►

--- src/rtl/push_requester.sv ---
// push_requester
//   Initiator side of the transpush/sequen toggle handshake. A bouncy player
//   button is synchronized and debounced; each debounced press raises one
//   transpush request that is held until the responder flips sequen (or a
//   timeout expires). The FSM then waits for the button to be released
//   before it will accept another press, so a long hold yields one request.
//
// Ports
//   clk          system clock, rising edge
//   rst          asynchronous active-low reset
//   btn_raw      raw push-button level, asynchronous to clk
//   sequen       toggle state returned by the responder, asynchronous
//   transpush    registered request to the responder
//   busy         registered, high whenever the FSM is not idle
//   timeout_err  registered sticky flag: last request was not acknowledged
//   push_count   registered saturating count of acknowledged requests
module push_requester #(
   parameter int DEBOUNCE_CYCLES = 4,
   parameter int TIMEOUT_CYCLES  = 16,
   parameter int COUNT_W         = 8
) (
   input  logic               clk,
   input  logic               rst,
   input  logic               btn_raw,
   input  logic               sequen,
   output logic               transpush,
   output logic               busy,
   output logic               timeout_err,
   output logic [COUNT_W-1:0] push_count
);

   localparam int DB_W  = (DEBOUNCE_CYCLES > 1) ? $clog2(DEBOUNCE_CYCLES) : 1;
   localparam int TMO_W = $clog2(TIMEOUT_CYCLES);

   typedef enum logic [1:0] {
      IDLE    = 2'd0,
      ASSERT  = 2'd1,
      HOLDOFF = 2'd2
   } state_t;

   // ------------------------------------------------------------------
   // Two-flop synchronizers: bit 0 = button, bit 1 = sequen
   // ------------------------------------------------------------------
   logic [1:0] sync_in;
   logic [1:0] sync_out;

   assign sync_in = {sequen, btn_raw};

   genvar gi;
   generate
      for (gi = 0; gi < 2; gi++) begin : g_sync
         logic s1_reg;
         logic s2_reg;

         always_ff @(posedge clk or negedge rst) begin
            if (!rst) begin
               s1_reg <= 1'b0;
               s2_reg <= 1'b0;
            end else begin
               s1_reg <= sync_in[gi];
               s2_reg <= s1_reg;
            end
         end

         assign sync_out[gi] = s2_reg;
      end
   endgenerate

   logic btn_s;
   logic seq_s;

   assign btn_s = sync_out[0];
   assign seq_s = sync_out[1];

   // ------------------------------------------------------------------
   // Debounce: the debounced level follows btn_s only after btn_s has
   // disagreed with it for DEBOUNCE_CYCLES consecutive cycles.
   // ------------------------------------------------------------------
   logic [DB_W-1:0] db_cnt_reg;
   logic            btn_db_reg;
   logic            btn_db_d_reg;
   logic            press;

   always_ff @(posedge clk or negedge rst) begin
      if (!rst) begin
         db_cnt_reg   <= '0;
         btn_db_reg   <= 1'b0;
         btn_db_d_reg <= 1'b0;
      end else begin
         btn_db_d_reg <= btn_db_reg;
         if (btn_s == btn_db_reg) begin
            db_cnt_reg <= '0;
         end else if (db_cnt_reg == DB_W'(DEBOUNCE_CYCLES - 1)) begin
            btn_db_reg <= btn_s;
            db_cnt_reg <= '0;
         end else begin
            db_cnt_reg <= db_cnt_reg + 1'b1;
         end
      end
   end

   // One-cycle pulse on the debounced rising edge
   assign press = btn_db_reg & ~btn_db_d_reg;

   // ------------------------------------------------------------------
   // Request FSM with registered Moore outputs
   // ------------------------------------------------------------------
   state_t             state_reg;
   logic               seq_ref_reg;
   logic [TMO_W-1:0]   tmo_cnt_reg;
   logic               transpush_reg;
   logic               busy_reg;
   logic               timeout_err_reg;
   logic [COUNT_W-1:0] push_count_reg;

   always_ff @(posedge clk or negedge rst) begin
      if (!rst) begin
         state_reg       <= IDLE;
         seq_ref_reg     <= 1'b0;
         tmo_cnt_reg     <= '0;
         transpush_reg   <= 1'b0;
         busy_reg        <= 1'b0;
         timeout_err_reg <= 1'b0;
         push_count_reg  <= '0;
      end else begin
         case (state_reg)
            IDLE: begin
               if (press) begin
                  // Remember the responder's current toggle state; any
                  // change from it while asserting is the acknowledge.
                  seq_ref_reg   <= seq_s;
                  tmo_cnt_reg   <= '0;
                  state_reg     <= ASSERT;
                  transpush_reg <= 1'b1;
                  busy_reg      <= 1'b1;
               end
            end

            ASSERT: begin
               tmo_cnt_reg <= tmo_cnt_reg + 1'b1;
               // Acknowledge is tested first so it wins a same-cycle tie
               if (seq_s != seq_ref_reg) begin
                  if (push_count_reg != {COUNT_W{1'b1}}) begin
                     push_count_reg <= push_count_reg + 1'b1;
                  end
                  timeout_err_reg <= 1'b0;
                  state_reg       <= HOLDOFF;
                  transpush_reg   <= 1'b0;
               end else if (tmo_cnt_reg == TMO_W'(TIMEOUT_CYCLES - 1)) begin
                  timeout_err_reg <= 1'b1;
                  state_reg       <= HOLDOFF;
                  transpush_reg   <= 1'b0;
               end
            end

            HOLDOFF: begin
               // Wait for release so a long hold cannot re-trigger
               if (!btn_db_reg) begin
                  state_reg <= IDLE;
                  busy_reg  <= 1'b0;
               end
            end

            default: begin
               state_reg     <= IDLE;
               transpush_reg <= 1'b0;
               busy_reg      <= 1'b0;
            end
         endcase
      end
   end

   assign transpush   = transpush_reg;
   assign busy        = busy_reg;
   assign timeout_err = timeout_err_reg;
   assign push_count  = push_count_reg;

endmodule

◄

• TASK GOAL:
Word for word, transcribe the complete listing.

• ANSWER BOX:
--- src/rtl/push_requester.sv ---
// push_requester
//   Initiator side of the transpush/sequen toggle handshake. A bouncy player
//   button is synchronized and debounced; each debounced press raises one
//   transpush request that is held until the responder flips sequen (or a
//   timeout expires). The FSM then waits for the button to be released
//   before it will accept another press, so a long hold yields one request.
//
// Ports
//   clk          system clock, rising edge
//   rst          asynchronous active-low reset
//   btn_raw      raw push-button level, asynchronous to clk
//   sequen       toggle state returned by the responder, asynchronous
//   transpush    registered request to the responder
//   busy         registered, high whenever the FSM is not idle
//   timeout_err  registered sticky flag: last request was not acknowledged
//   push_count   registered saturating count of acknowledged requests
module push_requester #(
   parameter int DEBOUNCE_CYCLES = 4,
   parameter int TIMEOUT_CYCLES  = 16,
   parameter int COUNT_W         = 8
) (
   input  logic               clk,
   input  logic               rst,
   input  logic               btn_raw,
   input  logic               sequen,
   output logic               transpush,
   output logic               busy,
   output logic               timeout_err,
   output logic [COUNT_W-1:0] push_count
);

   localparam int DB_W  = (DEBOUNCE_CYCLES > 1) ? $clog2(DEBOUNCE_CYCLES) : 1;
   localparam int TMO_W = $clog2(TIMEOUT_CYCLES);

   typedef enum logic [1:0] {
      IDLE    = 2'd0,
      ASSERT  = 2'd1,
      HOLDOFF = 2'd2
   } state_t;

   // ------------------------------------------------------------------
   // Two-flop synchronizers: bit 0 = button, bit 1 = sequen
   // ------------------------------------------------------------------
   logic [1:0] sync_in;
   logic [1:0] sync_out;

   assign sync_in = {sequen, btn_raw};

   genvar gi;
   generate
      for (gi = 0; gi < 2; gi++) begin : g_sync
         logic s1_reg;
         logic s2_reg;

         always_ff @(posedge clk or negedge rst) begin
            if (!rst) begin
               s1_reg <= 1'b0;
               s2_reg <= 1'b0;
            end else begin
               s1_reg <= sync_in[gi];
               s2_reg <= s1_reg;
            end
         end

         assign sync_out[gi] = s2_reg;
      end
   endgenerate

   logic btn_s;
   logic seq_s;

   assign btn_s = sync_out[0];
   assign seq_s = sync_out[1];

   // ------------------------------------------------------------------
   // Debounce: the debounced level follows btn_s only after btn_s has
   // disagreed with it for DEBOUNCE_CYCLES consecutive cycles.
   // ------------------------------------------------------------------
   logic [DB_W-1:0] db_cnt_reg;
   logic            btn_db_reg;
   logic            btn_db_d_reg;
   logic            press;

   always_ff @(posedge clk or negedge rst) begin
      if (!rst) begin
         db_cnt_reg   <= '0;
         btn_db_reg   <= 1'b0;
         btn_db_d_reg <= 1'b0;
      end else begin
         btn_db_d_reg <= btn_db_reg;
         if (btn_s == btn_db_reg) begin
            db_cnt_reg <= '0;
         end else if (db_cnt_reg == DB_W'(DEBOUNCE_CYCLES - 1)) begin
            btn_db_reg <= btn_s;
            db_cnt_reg <= '0;
         end else begin
            db_cnt_reg <= db_cnt_reg + 1'b1;
         end
      end
   end

   // One-cycle pulse on the debounced rising edge
   assign press = btn_db_reg & ~btn_db_d_reg;

   // ------------------------------------------------------------------
   // Request FSM with registered Moore outputs
   // ------------------------------------------------------------------
   state_t             state_reg;
   logic               seq_ref_reg;
   logic [TMO_W-1:0]   tmo_cnt_reg;
   logic               transpush_reg;
   logic               busy_reg;
   logic               timeout_err_reg;
   logic [COUNT_W-1:0] push_count_reg;

   always_ff @(posedge clk or negedge rst) begin
      if (!rst) begin
         state_reg       <= IDLE;
         seq_ref_reg     <= 1'b0;
         tmo_cnt_reg     <= '0;
         transpush_reg   <= 1'b0;
         busy_reg        <= 1'b0;
         timeout_err_reg <= 1'b0;
         push_count_reg  <= '0;
      end else begin
         case (state_reg)
            IDLE: begin
               if (press) begin
                  // Remember the responder's current toggle state; any
                  // change from it while asserting is the acknowledge.
                  seq_ref_reg   <= seq_s;
                  tmo_cnt_reg   <= '0;
                  state_reg     <= ASSERT;
                  transpush_reg <= 1'b1;
                  busy_reg      <= 1'b1;
               end
            end

            ASSERT: begin
               tmo_cnt_reg <= tmo_cnt_reg + 1'b1;
               // Acknowledge is tested first so it wins a same-cycle tie
               if (seq_s != seq_ref_reg) begin
                  if (push_count_reg != {COUNT_W{1'b1}}) begin
                     push_count_reg <= push_count_reg + 1'b1;
                  end
                  timeout_err_reg <= 1'b0;
                  state_reg       <= HOLDOFF;
                  transpush_reg   <= 1'b0;
               end else if (tmo_cnt_reg == TMO_W'(TIMEOUT_CYCLES - 1)) begin
                  timeout_err_reg <= 1'b1;
                  state_reg       <= HOLDOFF;
                  transpush_reg   <= 1'b0;
               end
            end

            HOLDOFF: begin
               // Wait for release so a long hold cannot re-trigger
               if (!btn_db_reg) begin
                  state_reg <= IDLE;
                  busy_reg  <= 1'b0;
               end
            end

            default: begin
               state_reg     <= IDLE;
               transpush_reg <= 1'b0;
               busy_reg      <= 1'b0;
            end
         endcase
      end
   end

   assign transpush   = transpush_reg;
   assign busy        = busy_reg;
   assign timeout_err = timeout_err_reg;
   assign push_count  = push_count_reg;

endmodule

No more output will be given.